===== THE DATA

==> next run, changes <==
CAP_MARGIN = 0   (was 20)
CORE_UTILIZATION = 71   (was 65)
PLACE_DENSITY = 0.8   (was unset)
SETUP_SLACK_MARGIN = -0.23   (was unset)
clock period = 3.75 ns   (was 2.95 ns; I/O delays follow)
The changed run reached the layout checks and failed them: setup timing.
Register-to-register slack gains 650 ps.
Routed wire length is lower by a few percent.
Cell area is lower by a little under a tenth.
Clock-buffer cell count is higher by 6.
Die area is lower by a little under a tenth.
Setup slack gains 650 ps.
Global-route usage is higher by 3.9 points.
Setup of run 1:
// ClockTest
module ClockTest(
	input clk,
	input rst,
	input btn,
	output reg [6:0] seg,  
	output reg [3:0] an,
	output reg buttons_pressed, 
	output reg buttons_released 
);
	wire is_divisible;  
   reg [7:0] counter;  
   reg [35:0] cnt;	 
   wire buttons_out;
	reg buttons_out_prev;
   wire [6:0] segments [15:0];  
	reg [3:0] ones;  
   reg [3:0] tens;  
	reg [3:0] s_ones;  
	reg [3:0] s_tens;  
   reg [6:0] refresh_counter;  
   reg refresh_flag;	 
   reg [7:0] clk_display;  
      assign segments[0] = 7'b1000000;   
      assign segments[1] = 7'b1111001;   
      assign segments[2] = 7'b0100100;   
      assign segments[3] = 7'b0110000;   
      assign segments[4] = 7'b0011001;   
      assign segments[5] = 7'b0010010;   
      assign segments[6] = 7'b0000010;   
      assign segments[7] = 7'b1111000;   
      assign segments[8] = 7'b0000000;   
      assign segments[9] = 7'b0010000;   
      assign segments[10] = 7'b0001000;  
      assign segments[11] = 7'b0000011;  
      assign segments[12] = 7'b1000110;  
      assign segments[13] = 7'b0100001;  
      assign segments[14] = 7'b0000110;  
      assign segments[15] = 7'b0001110;  
   button_debounce debounce (
		.clk(clk),
		.rst(rst),
		.button_in(btn),
		.button_out(buttons_out)
   );
   operatorremainder remainder (
        .n(cnt),
        .is_multiple(is_divisible)
    );
   always @ (posedge clk or posedge rst) begin
      if (rst) begin  
         cnt <= 0;
         counter <= 0;
			ones <= 0;
			tens <= 0;
			s_ones <= 0;
			s_tens <= 0;
			clk_display <= 0;
			buttons_out_prev <= 0;
  ...
Size: ~16 I/O pins, about 35,000 um^2 of cells after synthesis.
Settings: LEC_CHECK=0, ABC_AREA=1, CAP_MARGIN=20, CORE_MARGIN=2, CORE_UTILIZATION=72, CTS_CLUSTER_DIAMETER=294, CTS_CLUSTER_SIZE=98, PLACE_DENSITY=0.43, SLEW_MARGIN=20, TNS_END_PERCENT=5; clock period 20.8 ns.
run.sh (not shown) runs the stock make flow with config.mk's settings and CLKGATE_MAP_FILE=.
Stage in which a tool error killed run 1: global routing (5_1_grt).
> inputs changed (run 1 -> run 2)
==> flow/config.mk <==
export PLATFORM = sky130hd
export DESIGN_NAME = ClockTest
export DESIGN_NICKNAME = ClockTest
export VERILOG_FILES = /design/flow/design.v
export SDC_FILE = /design/flow/constraint.sdc
export NUM_CORES = 4
export LEC_CHECK = 0
export CAP_MARGIN = 20
export CORE_MARGIN = 2
export CORE_UTILIZATION = 8
export SLEW_MARGIN = 20
==> flow/constraint.sdc <==
create_clock -name core_clock -period 65.0 [get_ports {clk}]
set_input_delay 13.0000 -clock core_clock [delete_from_list [all_inputs] [get_ports {clk}]]
set_output_delay 13.0000 -clock core_clock [all_outputs]
set_load 0.01 [all_outputs]
### Flow results
Run 2 ran to completion and came out clean on the timing, DRC and antenna checks.
The final reports for run 2 and run 1 show area after synthesis lower in the former.
Going from run 1 to run 2, yosys stat chip area shrinks by 4600 um^2.
The lower synthesized-area fraction occupied by xor and xnor cells came out of run 1.
Detailed placer's ending HPWL in run 2 vs run 1: down 30,000 um
Going from run 1 to run 2, routability-driven placement congestion ratio shrinks by about 13%.
Compare run 2 and run 1 | number of rows created at floorplan lower: run 1
Input changes introduced in run 3 (baseline for comparison: run 2):
-- flow/config.mk --
<<< run 2, line 7
export LEC_CHECK = 0
export CAP_MARGIN = 20
export CORE_MARGIN = 2
export CORE_UTILIZATION = 8
export SLEW_MARGIN = 20
>>> run 3, line 7
export LEC_CHECK = 0
export ABC_AREA = 1
export CAP_MARGIN = 20
export CORE_MARGIN = 2
export CORE_UTILIZATION = 70
export CTS_CLUSTER_SIZE = 87
export HOLD_SLACK_MARGIN = -0.1
export MAX_ROUTING_LAYER = met4
export SLEW_MARGIN = 20
==> flow/constraint.sdc <==
create_clock -name core_clock -period 45.2 [get_ports {clk}]
set_input_delay 9.0400 -clock core_clock [delete_from_list [all_inputs] [get_ports {clk}]]
set_output_delay 9.0400 -clock core_clock [all_outputs]
set_load 0.01 [all_outputs]
## What came out
The cell count in the Yosys report number comes out lower for run 2 vs run 3. Changes observed in run 3 relative to run 2: flop share of the area went up, reg2reg setup slack dropped 6.28 ns. Route | run 3 vs run 2 | wire shorter in run 3.
==> inputs of run P <==
==> flow/design.v <==
`timescale 1ns / 1ps
module fifo
(
 input we,  
 input re,
 input clk,
 input rst,
 input [7:0] data_in,
 output full,
 output reg [7:0] data_o,
 output  empty
);
integer i;
reg [4:0] pr,pw;
reg [7:0] mem [31:0];
assign empty = (pw == pr);
assign full  = ((pw + 5'd1) == pr);
 always@(posedge clk )
begin
 if(!rst)
  begin
   pr<=5'd1;
   pw<=5'd1;
   for(i=0;i<=31;i=i+1)
    begin
      mem[i]<=8'b0;
    end
  end
else
begin
  if(re&&!empty)
   begin
     data_o<=mem[pr];
     pr<=pr+5'd1;
   end
  if(we&&!full )
   begin
     mem[pw]<=data_in;
     pw<=pw+5'd1;
   end
end
end
endmodule
`timescale 1ns / 1ps
module UART_User_interface(
input [7:0]data_in,
input [2:0]addr,
input wr_en,
input rd_en,
input rst,
input clk,
input fifo_full,
output reg [7:0]AXI_data_out,
output reg [7:0]data_fifo,
output reg fifo_wr_en,
output     [7:0]reg_array0,
output     [7:0]reg_array1,
output     [7:0]reg_array3,
output     [7:0]reg_array4
    );
 reg [7:0] mem [0:7];
assign reg_array0=mem[0];    
assign reg_array1=mem[1];    
assign reg_array3=mem[3];    
assign reg_array4=mem[4];    
always @ (posedge clk) begin
 if (!rst) begin
   mem[0] <= 8'b0;
   mem[1] <= 8'b0;
   mem[2] <= 8'b0;
   mem[3] <= 8'b0;
   mem[4] <= 8'b0;
   mem[5] <= 8'b0;
   mem[6] <= 8'b0;
   mem[7] <= 8'b0;
   AXI_data_out <= 8'b0;
   data_fifo <= 8'b0;
   fifo_wr_en <= 1'b0;
    end
 else begin
   if (wr_en) 
      begin
       mem[addr] <= data_in;
       AXI_data_out <= 0;
         if (addr== 3'b000&& !fifo_full && reg_array3[7] == 0)
         begin                              
            fifo_wr_en <= 1'b1;             
            data_fifo <= data_in;
            mem[5] <= 8'b11111101;
         end 
         else 
         begin
            mem[5]<= 8'b11111111;
            fifo_wr_en <= 1'b0;
            data_fifo <= 8'b0;
         end  
   end	  
   else if (rd_en) begin
	       AXI_data_out <= mem[addr];
	       fifo_wr_en <= 1'b0;
   end
   else begin
	      AXI_data_out <= 0;
	      fifo_wr_en <= 1'b0;
	      mem[5]<= 8'b11111111;
   end	 
 end
end
endmodule
`timescale 1ns / 1ps
module c_div
(
input control,               
input clk_cpu,               
input rst,
input [7:0] tx,              
input [7:0] rate,            
output reg baud_clock,       
output reg baud_tick         
);
reg [15:0] value_rate;
reg  [22:0] int_counter;
reg generate_clk;
always @( posedge clk_cpu)
begin
	if (!rst)
		begin
         value_rate <=16'b0;
		 int_counter <= 0;
	     baud_clock <=1;
         generate_clk <= 0;
         baud_tick <= 0;
		end
    else if (control) begin
         value_rate <= {rate,tx};
         generate_clk <= 1;
         baud_tick <= 0;
    end
    else if (generate_clk) begin
	      if (int_counter == ((value_rate/2)))   
		     begin
		      int_counter <= 0;
		      baud_clock <= ~baud_clock;
		      baud_tick <= ~baud_clock;
		      end
	      else begin
		      int_counter <= int_counter + 1;
		      baud_tick <= 0;
	      end
          end
    else begin
             value_rate <= 16'b0;
		     int_counter <= 0;
	         baud_clock <=1;
	         baud_tick <= 0;
         end
end
endmodule
`timescale 1ns / 1ps
module Process(
    input LCR0,                            
    input LCR1,
    input LCR2,                            
    input LCR3,                            
    input LCR4,                           
    input LCR5,
    input [7:0] data_in,  
    input fifo_empty,                      
    input clk,
    input reset,
    input tx_ready,                       
    output reg  fifo_read,                
    output reg [8:0] data_out,  
    output reg  [3:0] data_length,
    output reg [1:0] num_stop_bit,     
    output reg data_out_active         
    );
 reg  [3:0] data_in_length ;
 reg [7:0] data;
 reg [2:0] state;
 reg [2:0] next_state;
 reg parity;
 parameter  IDLE = 1'b0;
 parameter  data_processing = 1'b1;
always @(posedge clk)
begin
  if (reset==0)  state<= IDLE;
  else           state<= next_state;
end
always @*
 begin
   data_out_active =  0;
   data_out =0;
   num_stop_bit =0;
   data_length =0;
   fifo_read = 0;
   data = 0;
   data_in_length = 0;
   parity = 0;
   next_state = IDLE;
   case (state)
   IDLE:
     begin
    if ( fifo_empty == 0 && tx_ready)   
       begin                            
      fifo_read = 1;                     
     next_state = data_processing ;
       end
 end
data_processing:
    begin
    data_out_active=1;
 case({LCR0,LCR1})               
      2'b00:   begin data_in_length =5; data = {3'b000, data_in[4:0]}; end
      2'b01:   begin data_in_length =6; data = {2'b00,  data_in[5:0]}; end
      2'b10:   begin data_in_length =7; data = {1'b0,   data_in[6:0]}; end
      default: begin data_in_length =8; data = data_in;               end
 endcase
 parity = (^data) ^ LCR5;
     if (LCR3==1)
 begin
      data_length = data_in_length + 4'd1 ;
      data_out = {1'b0,data} | ({8'b0,parity} << data_in_length) ;
     end
 else
      begin
      data_length =  data_in_length;
      data_out = {1'b0,data};
      end
 case (LCR2)                             
 1'b0:    num_stop_bit=2'b01;    
 default: begin
        case({LCR0,LCR1})
        2'b00:   num_stop_bit=2'b10 ;     
        default: num_stop_bit= 2'b11 ;    
        endcase
     end
endcase
    if(!tx_ready)
       next_state=  IDLE;
    else
       next_state=  data_processing ;
    end
 default: begin
    next_state = IDLE;
 end
endcase
 end
endmodule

==========

--- WORK INSTRUCTIONS ---
Give the number of lines in the records that contain the string "synthesis", and write nothing besides that number.

--- TASK OUTPUT ---
2